See what else you can fix
If you're rehabbing from an injury, you're having to climb at a much gentler level, and you can't push your body as much, and certainly can't directly train as much. But no doubt there's other areas that you could progress with, to either fix other niggles and aches and pains, or to train supporting areas that could be beneficial in the future. Got a frustrating golfer's elbow tweak?? Maybe... look at that shoulder impingement at the same time, try to sort out that swollen PIP joint, do some work on the aching pelvic area, sore piriformis, and tweaky hip, do some stretching to ease up back mobility, and a lot more stretching to for general flexibility, keep working on core for body tension and legs for those rockovers (any correlation with what I'm personally trying to do is entirely coincidence....).


It's all in the mind
If you're rehabbing your mind, it can be a mighty fucking struggle. Sorry, I know it's bloody hard for anything to alleviate that. But I can reiterate just how much one's mindstate clouds judgement and perception and obscures the reality. In the midst of depression everything is viewed through a very bleak, very murky, very monochrome filter. But this IS just the filter. There's the reality, and there's how you perceive it. Knowing this logically won't help much when you don't feel it, but if it helps a tiny fraction, that's something. Trying to focus on objective realities of the situation, e.g. "It will take me 2 months to heal, and 2 months to regain strength, so in 4 months I will be physically back to normal" may help to cut through the bleakness, again a tiny fraction. Use any moments of alleviation in mood to check the reality and remind yourself what it's like without the filter.


Misery loves company
But it can also be diluted by it, and it can be important to stay social. Obviously this will vary from person to person but I think generally keeping involved with other people is regarded as a positive thing for most humans. Ideally the focus should be just about getting out (or in!) with people and sharing the activity, not about off-loading your woes (although almost everyone will be sympathetic to the usual climber injuries!!).

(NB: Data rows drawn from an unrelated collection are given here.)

### config.mk
export PLATFORM = sky130hd
export DESIGN_NAME = text_line_folder_unit_flat
export DESIGN_NICKNAME = d
export VERILOG_FILES = /design/src/tlf_pkg.sv /design/src/tlf_ifs.sv /design/src/tlf_ram.sv /design/src/tlf_fold_ctrl.sv /design/src/text_line_folder_unit.sv /design/src/flat_wrapper.sv
export SDC_FILE = /design/constraint.sdc
export NUM_CORES = 1
export LEC_CHECK = 0
export BUFFER_PORTS_ARGS = -buffer_cell sky130_fd_sc_hd__clkbuf_2
export CORE_ASPECT_RATIO = 0.5
export CORE_MARGIN = 4
export CORE_UTILIZATION = 50
export DETAILED_ROUTE_END_ITERATION = 8
export GPL_TIMING_DRIVEN = 0
export PLACE_DENSITY = 0.75
export SETUP_SLACK_MARGIN = 0.1
export SLEW_MARGIN = 30
export SYNTH_ARGS = -nofsm -noshare
export SYNTH_HDL_FRONTEND = slang
export SYNTH_SLANG_ARGS = --single-unit
export TNS_END_PERCENT = 1
### constraint.sdc
create_clock -name clk -period 7.6 [get_ports clk]
set_input_delay 1.52 -clock clk [delete_from_list [all_inputs] [get_ports clk]]
set_output_delay 1.52 -clock clk [all_outputs]
set_load 0.02 [all_outputs]
### src/tlf_pkg.sv
`default_nettype none
package tlf_pkg;

    // character codes
    localparam logic [7:0] CH_NL     = 8'd10;
    localparam logic [7:0] CH_TAB    = 8'd9;
    localparam logic [7:0] CH_SP     = 8'd32;
    localparam logic [7:0] CH_HYPHEN = 8'd45;

    // line width register
    localparam logic [5:0] LINE_WIDTH_RST = 6'd63;
    localparam logic [5:0] MIN_WIDTH      = 6'd2;

    // status from the fold controller to the top level
    typedef struct packed {
        logic       busy;
        logic [5:0] fill;
    } fold_status_t;

    function automatic logic is_space(input logic [7:0] ch);
        return (ch == CH_SP) || (ch == CH_TAB) || (ch == CH_NL);
    endfunction

endpackage
`default_nettype wire

### src/tlf_ifs.sv
`default_nettype none
// input byte channel
interface tlf_char_if;
    logic       valid;
    logic       ready;
    logic [7:0] in_char;
    modport source (output valid, output in_char, input ready);
    modport sink (input valid, input in_char, output ready);
endinterface

// folded output channel
interface tlf_out_if;
    logic       valid;
    logic       ready;
    logic [7:0] out_char;
    logic       line_end;
    modport source (output valid, output out_char, output line_end, input ready);
    modport sink (input valid, input out_char, input line_end, output ready);
endinterface

// line width write channel
interface tlf_cfg_if;
    logic       valid;
    logic       ready;
    logic [5:0] line_width;
    modport source (output valid, output line_width, input ready);
    modport sink (input valid, input line_width, output ready);
endinterface
`default_nettype wire

### src/tlf_ram.sv
`default_nettype none
module tlf_ram #(
    parameter int WIDTH = 8,
    parameter int DEPTH = 63
) (
    input  wire logic                     clk,
    input  wire logic                     we,
    input  wire logic [$clog2(DEPTH)-1:0] waddr,
    input  wire logic [WIDTH-1:0]         wdata,
    input  wire logic [$clog2(DEPTH)-1:0] raddr,
    output logic      [WIDTH-1:0]         rdata
);

    logic [WIDTH-1:0] mem_reg [DEPTH];
    logic [WIDTH-1:0] rd_data_reg;

    // one write port, one registered read port
    always_ff @(posedge clk)
    begin
        if (we)
        begin
            mem_reg[waddr] <= wdata;
        end
        rd_data_reg <= mem_reg[raddr];
    end

    assign rdata = rd_data_reg;

endmodule
`default_nettype wire

### src/tlf_fold_ctrl.sv
`default_nettype none
module tlf_fold_ctrl #(
    parameter int MAX_WIDTH = 63
) (
    input  wire logic                         clk,
    input  wire logic                         rst_n,
    input  wire logic [5:0]                   width_eff,
    tlf_char_if.sink                          char_in,
    tlf_out_if.source                         char_out,
    output logic                              ram_we,
    output logic [$clog2(MAX_WIDTH)-1:0]      ram_waddr,
    output logic [7:0]                        ram_wdata,
    output logic [$clog2(MAX_WIDTH)-1:0]      ram_raddr,
    input  wire logic [7:0]                   ram_rdata,
    output tlf_pkg::fold_status_t             status
);

    localparam int CW = $clog2(MAX_WIDTH + 1);
    localparam int AW = $clog2(MAX_WIDTH);

    localparam logic [1:0] S_IDLE   = 2'd0;
    localparam logic [1:0] S_EMIT   = 2'd1;
    localparam logic [1:0] S_COPY   = 2'd2;
    localparam logic [1:0] S_APPEND = 2'd3;

    logic [1:0]    state_reg, state_next;
    // line trackers: count, trimmed length, last word start, trimmed length before it
    logic [CW-1:0] fill_reg, fill_next;
    logic [CW-1:0] trim_reg, trim_next;
    logic [CW-1:0] wstart_reg, wstart_next;
    logic [CW-1:0] ptrim_reg, ptrim_next;
    logic          lastws_reg, lastws_next;
    // plan of the current emission
    logic [7:0]    char_reg, char_next;
    logic [CW-1:0] emit_len_reg, emit_len_next;
    logic [CW-1:0] idx_reg, idx_next;
    logic          rd_pend_reg, rd_pend_next;
    logic          hyph_reg, hyph_next;
    logic          fold_reg, fold_next;
    logic [CW-1:0] src_reg, src_next;
    logic [CW-1:0] clen_reg, clen_next;
    // carry copy
    logic [CW-1:0] cp_rd_reg, cp_rd_next;
    logic          cp_wp_reg, cp_wp_next;
    logic [AW-1:0] cp_wa_reg, cp_wa_next;
    // output register
    logic          out_valid_reg, out_valid_next;
    logic [7:0]    out_char_reg, out_char_next;
    logic          out_end_reg, out_end_next;

    logic          slot_free;
    logic          fold;
    logic          single;
    logic [CW-1:0] last_idx;
    logic [CW-1:0] cp_src;
    logic [CW-1:0] b_fill, b_trim, b_wstart, b_ptrim;
    logic          b_lastws;
    logic          set_base;
    logic          do_upd;
    logic [7:0]    u_ch;

    assign slot_free = !out_valid_reg || char_out.ready;
    assign last_idx  = fill_reg - CW'(1);
    assign fold      = (fill_reg != '0) && !tlf_pkg::is_space(char_in.in_char) && !lastws_reg;
    assign single    = fold && (ptrim_reg == '0);
    assign cp_src    = src_reg + cp_rd_reg;

    always_comb
    begin
        state_next     = state_reg;
        fill_next      = fill_reg;
        trim_next      = trim_reg;
        wstart_next    = wstart_reg;
        ptrim_next     = ptrim_reg;
        lastws_next    = lastws_reg;
        char_next      = char_reg;
        emit_len_next  = emit_len_reg;
        idx_next       = idx_reg;
        rd_pend_next   = rd_pend_reg;
        hyph_next      = hyph_reg;
        fold_next      = fold_reg;
        src_next       = src_reg;
        clen_next      = clen_reg;
        cp_rd_next     = cp_rd_reg;
        cp_wp_next     = cp_wp_reg;
        cp_wa_next     = cp_wa_reg;
        out_valid_next = out_valid_reg;
        out_char_next  = out_char_reg;
        out_end_next   = out_end_reg;
        ram_we         = 1'b0;
        ram_waddr      = '0;
        ram_wdata      = char_reg;
        ram_raddr      = '0;
        b_fill         = fill_reg;
        b_trim         = trim_reg;
        b_wstart       = wstart_reg;
        b_ptrim        = ptrim_reg;
        b_lastws       = lastws_reg;
        set_base       = 1'b0;
        do_upd         = 1'b0;
        u_ch           = char_in.in_char;

        // output beat taken
        if (out_valid_reg && char_out.ready)
        begin
            out_valid_next = 1'b0;
        end

        case (state_reg)
            S_IDLE:
            begin
                if (char_in.valid)
                begin
                    if ((char_in.in_char != tlf_pkg::CH_NL) && (6'(fill_reg) < width_eff))
                    begin
                        // store the byte, line not full
                        ram_we    = 1'b1;
                        ram_waddr = fill_reg[AW-1:0];
                        ram_wdata = char_in.in_char;
                        do_upd    = 1'b1;
                    end
                    else
                    begin
                        // plan the line emission and carry
                        char_next    = char_in.in_char;
                        fold_next    = fold;
                        hyph_next    = single;
                        idx_next     = '0;
                        rd_pend_next = 1'b0;
                        if (single)
                        begin
                            emit_len_next = last_idx;
                            src_next      = last_idx;
                            clen_next     = CW'(1);
                        end
                        else if (fold)
                        begin
                            emit_len_next = ptrim_reg;
                            src_next      = wstart_reg;
                            clen_next     = fill_reg - wstart_reg;
                        end
                        else
                        begin
                            emit_len_next = trim_reg;
                            src_next      = '0;
                            clen_next     = '0;
                        end
                        state_next = S_EMIT;
                    end
                end
            end

            S_EMIT:
            begin
                if (rd_pend_reg)
                begin
                    // read data lands in the freed output register
                    out_valid_next = 1'b1;
                    out_char_next  = ram_rdata;
                    out_end_next   = 1'b0;
                    rd_pend_next   = 1'b0;
                end
                else if (slot_free)
                begin
                    if (idx_reg < emit_len_reg)
                    begin
                        ram_raddr    = idx_reg[AW-1:0];
                        idx_next     = idx_reg + CW'(1);
                        rd_pend_next = 1'b1;
                    end
                    else if (hyph_reg)
                    begin
                        out_valid_next = 1'b1;
                        out_char_next  = tlf_pkg::CH_HYPHEN;
                        out_end_next   = 1'b0;
                        hyph_next      = 1'b0;
                    end
                    else
                    begin
                        out_valid_next = 1'b1;
                        out_char_next  = tlf_pkg::CH_NL;
                        out_end_next   = 1'b1;
                        cp_rd_next     = '0;
                        cp_wp_next     = 1'b0;
                        state_next     = S_COPY;
                    end
                end
            end

            S_COPY:
            begin
                // forward copy of the carried word to the line start
                if (cp_wp_reg)
                begin
                    ram_we    = 1'b1;
                    ram_waddr = cp_wa_reg;
                    ram_wdata = ram_rdata;
                end
                if (cp_rd_reg < clen_reg)
                begin
                    ram_raddr  = cp_src[AW-1:0];
                    cp_rd_next = cp_rd_reg + CW'(1);
                    cp_wp_next = 1'b1;
                    cp_wa_next = cp_rd_reg[AW-1:0];
                end
                else
                begin
                    cp_wp_next = 1'b0;
                    if (!cp_wp_reg)
                    begin
                        state_next = S_APPEND;
                    end
                end
            end

            S_APPEND:
            begin
                // new line base, then the incoming byte
                set_base = 1'b1;
                if (fold_reg)
                begin
                    b_fill   = clen_reg;
                    b_trim   = clen_reg;
                    b_lastws = 1'b0;
                end
                else
                begin
                    b_fill   = '0;
                    b_trim   = '0;
                    b_lastws = 1'b1;
                end
                b_wstart = '0;
                b_ptrim  = '0;
                u_ch     = char_reg;
                if (char_reg != tlf_pkg::CH_NL)
                begin
                    ram_we    = 1'b1;
                    ram_waddr = b_fill[AW-1:0];
                    ram_wdata = char_reg;
                    do_upd    = 1'b1;
                end
                state_next = S_IDLE;
            end

            default:
            begin
                state_next = S_IDLE;
            end
        endcase

        if (set_base)
        begin
            fill_next   = b_fill;
            trim_next   = b_trim;
            wstart_next = b_wstart;
            ptrim_next  = b_ptrim;
            lastws_next = b_lastws;
        end

        // tracker update for one appended byte
        if (do_upd)
        begin
            fill_next = b_fill + CW'(1);
            if (tlf_pkg::is_space(u_ch))
            begin
                lastws_next = 1'b1;
                trim_next   = b_trim;
                wstart_next = b_wstart;
                ptrim_next  = b_ptrim;
            end
            else
            begin
                lastws_next = 1'b0;
                trim_next   = b_fill + CW'(1);
                if (b_lastws)
                begin
                    wstart_next = b_fill;
                    ptrim_next  = b_trim;
                end
                else
                begin
                    wstart_next = b_wstart;
                    ptrim_next  = b_ptrim;
                end
            end
        end
    end

    // control state
    always_ff @(posedge clk or negedge rst_n)
    begin
        if (!rst_n)
        begin
            state_reg     <= S_IDLE;
            fill_reg      <= '0;
            trim_reg      <= '0;
            wstart_reg    <= '0;
            ptrim_reg     <= '0;
            lastws_reg    <= 1'b1;
            idx_reg       <= '0;
            rd_pend_reg   <= 1'b0;
            hyph_reg      <= 1'b0;
            fold_reg      <= 1'b0;
            cp_rd_reg     <= '0;
            cp_wp_reg     <= 1'b0;
            out_valid_reg <= 1'b0;
        end
        else
        begin
            state_reg     <= state_next;
            fill_reg      <= fill_next;
            trim_reg      <= trim_next;
            wstart_reg    <= wstart_next;
            ptrim_reg     <= ptrim_next;
            lastws_reg    <= lastws_next;
            idx_reg       <= idx_next;
            rd_pend_reg   <= rd_pend_next;
            hyph_reg      <= hyph_next;
            fold_reg      <= fold_next;
            cp_rd_reg     <= cp_rd_next;
            cp_wp_reg     <= cp_wp_next;
            out_valid_reg <= out_valid_next;
        end
    end

    // payload
    always_ff @(posedge clk)
    begin
        char_reg     <= char_next;
        emit_len_reg <= emit_len_next;
        src_reg      <= src_next;
        clen_reg     <= clen_next;
        cp_wa_reg    <= cp_wa_next;
        out_char_reg <= out_char_next;
        out_end_reg  <= out_end_next;
    end

    assign char_in.ready     = (state_reg == S_IDLE);
    assign char_out.valid    = out_valid_reg;
    assign char_out.out_char = out_char_reg;
    assign char_out.line_end = out_end_reg;
    assign status.busy       = (state_reg != S_IDLE);
    assign status.fill       = 6'(fill_reg);

endmodule
`default_nettype wire

### src/text_line_folder_unit.sv
`default_nettype none
// A byte that fits is written to the line memory straight from idle. A byte that
// closes a line starts an emission: each kept character is read back from the line
// memory into the output register, then an optional hyphen and the newline follow;
// the carried word is then moved to the line start and the next line is started.
// Input is held off meanwhile, and output stalls hold up the emission.
// Reset (rst_n, async, active low) clears control, sets line width to 63; no memory clear.
module text_line_folder_unit #(
    parameter int MAX_WIDTH = 63
) (
    input  wire logic   clk,
    input  wire logic   rst_n,
    tlf_cfg_if.sink     cfg,
    tlf_char_if.sink    char_in,
    tlf_out_if.source   char_out
);

    localparam int AW = $clog2(MAX_WIDTH);

    logic [5:0]             line_width_reg;
    logic [5:0]             width_eff;
    logic                   ram_we;
    logic [AW-1:0]          ram_waddr;
    logic [7:0]             ram_wdata;
    logic [AW-1:0]          ram_raddr;
    logic [7:0]             ram_rdata;
    tlf_pkg::fold_status_t  status;

    // line width register
    assign cfg.ready = 1'b1;

    always_ff @(posedge clk or negedge rst_n)
    begin
        if (!rst_n)
        begin
            line_width_reg <= tlf_pkg::LINE_WIDTH_RST;
        end
        else if (cfg.valid && cfg.ready)
        begin
            line_width_reg <= cfg.line_width;
        end
    end

    // clamp to the supported range
    always_comb
    begin
        if (line_width_reg < tlf_pkg::MIN_WIDTH)
        begin
            width_eff = tlf_pkg::MIN_WIDTH;
        end
        else if (line_width_reg > 6'(MAX_WIDTH))
        begin
            width_eff = 6'(MAX_WIDTH);
        end
        else
        begin
            width_eff = line_width_reg;
        end
    end

    tlf_ram #(
        .WIDTH (8),
        .DEPTH (MAX_WIDTH)
    ) u_line_ram (
        .clk   (clk),
        .we    (ram_we),
        .waddr (ram_waddr),
        .wdata (ram_wdata),
        .raddr (ram_raddr),
        .rdata (ram_rdata)
    );

    tlf_fold_ctrl #(
        .MAX_WIDTH (MAX_WIDTH)
    ) u_fold_ctrl (
        .clk       (clk),
        .rst_n     (rst_n),
        .width_eff (width_eff),
        .char_in   (char_in),
        .char_out  (char_out),
        .ram_we    (ram_we),
        .ram_waddr (ram_waddr),
        .ram_wdata (ram_wdata),
        .ram_raddr (ram_raddr),
        .ram_rdata (ram_rdata),
        .status    (status)
    );

`ifndef ASSERT_OFF
    // pending line never exceeds the memory
    a_fill_bound: assert property (@(posedge clk) disable iff (!rst_n)
        status.fill <= 6'(MAX_WIDTH))
        else $error("fill count beyond line memory");

    // a byte that fits is stored, and in the next cycle the fill count has advanced with no emission busy
    a_store_step: assert property (@(posedge clk) disable iff (!rst_n)
        (char_in.valid && char_in.ready && (char_in.in_char != tlf_pkg::CH_NL)
         && (status.fill < width_eff))
        |=> (!status.busy && (status.fill == $past(status.fill) + 6'd1)))
        else $error("stored byte did not advance fill count");

    // a closing byte always starts an emission; checked here for a newline
    a_close_busy: assert property (@(posedge clk) disable iff (!rst_n)
        (char_in.valid && char_in.ready && (char_in.in_char == tlf_pkg::CH_NL))
        |=> status.busy)
        else $error("newline did not start emission");

    // effective width stays in range
    a_width_range: assert property (@(posedge clk) disable iff (!rst_n)
        (width_eff >= tlf_pkg::MIN_WIDTH) && (width_eff <= 6'(MAX_WIDTH)))
        else $error("effective line width out of range");
`endif

endmodule
`default_nettype wire
### src/flat_wrapper.sv
// flat-port wrapper written by rule: the top's interface ports become plain ports
module text_line_folder_unit_flat 
#(
    parameter int MAX_WIDTH = 63
)
  (clk, rst_n, cfg_valid, cfg_line_width, cfg_ready, char_in_valid, char_in_in_char, char_in_ready, char_out_valid, char_out_out_char, char_out_line_end, char_out_ready);
  tlf_cfg_if cfg_i ();
  tlf_char_if char_in_i ();
  tlf_out_if char_out_i ();
  input  wire logic clk;
  input  wire logic rst_n;
  input wire logic [$bits(cfg_i.valid)-1:0] cfg_valid;
  input wire logic [$bits(cfg_i.line_width)-1:0] cfg_line_width;
  output wire logic [$bits(cfg_i.ready)-1:0] cfg_ready;
  input wire logic [$bits(char_in_i.valid)-1:0] char_in_valid;
  input wire logic [$bits(char_in_i.in_char)-1:0] char_in_in_char;
  output wire logic [$bits(char_in_i.ready)-1:0] char_in_ready;
  output wire logic [$bits(char_out_i.valid)-1:0] char_out_valid;
  output wire logic [$bits(char_out_i.out_char)-1:0] char_out_out_char;
  output wire logic [$bits(char_out_i.line_end)-1:0] char_out_line_end;
  input wire logic [$bits(char_out_i.ready)-1:0] char_out_ready;
  assign cfg_i.valid = cfg_valid;
  assign cfg_i.line_width = cfg_line_width;
  assign cfg_ready = cfg_i.ready;
  assign char_in_i.valid = char_in_valid;
  assign char_in_i.in_char = char_in_in_char;
  assign char_in_ready = char_in_i.ready;
  assign char_out_valid = char_out_i.valid;
  assign char_out_out_char = char_out_i.out_char;
  assign char_out_line_end = char_out_i.line_end;
  assign char_out_i.ready = char_out_ready;
  text_line_folder_unit #(.MAX_WIDTH(MAX_WIDTH)) u_core (.clk(clk), .rst_n(rst_n), .cfg(cfg_i), .char_in(char_in_i), .char_out(char_out_i));
endmodule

Just hanging out (and doing some moves together) can alleviate issues a lot without even having to mention those issues. 

This does become a lot harder when it seems all of your friends / climbing partners are invariably busy, have their own groups / plans, don't receive messages, aren't in suitable locations, etc etc, and attempts at staying sociable fall on deaf ears. At these times it takes some persistence to keep banging your head against the wall - try to get something organised, get knocked back, pick yourself up, and do it all over again the next time. Obviously this is especially hard if you're already struggling, aside from simply being patient one possible idea is to try to habituate it and make it as much of a routine as rehab and some form of exercise.

An alternative is to keep part of the community even if it doesn't directly involve meeting other people. Route and boulder cleaning, guidebook work, exploring crags and taking photos, sharing experiences online, engaging with people in climbing forums / groups, getting back in touch with old mates etc etc. It can help you feel a bit more like a climber-on-sabbatical rather than a non-climber, and might be useful groundwork for the future.


It all adds up
This motto mostly sums up all of the above tactics: Every little bit of positive action you take will add up, whether it's adding up to rehabbing and healing, adding up to getting through the bleak shit miserable times, adding up to regaining strength / fitness, or adding up to progressing in the future. Celebrate and take heart with every small thing you do, because you've done in it, and doing that small thing is better than not doing that small thing, and "better" IS positive.


Whatever you do, don't paint toy soldiers
Yes alternative hobbies are good, yes distractions are good, yes creative endeavours are good, but seriously, painting fucking toy soldiers?? Get a grip. It's extremely time-consuming, phenomenally sedentary, completely introverted, and arguably the worst possible hobby to maintain any form of active functionality. It's a fucking terrible idea, just don't do it.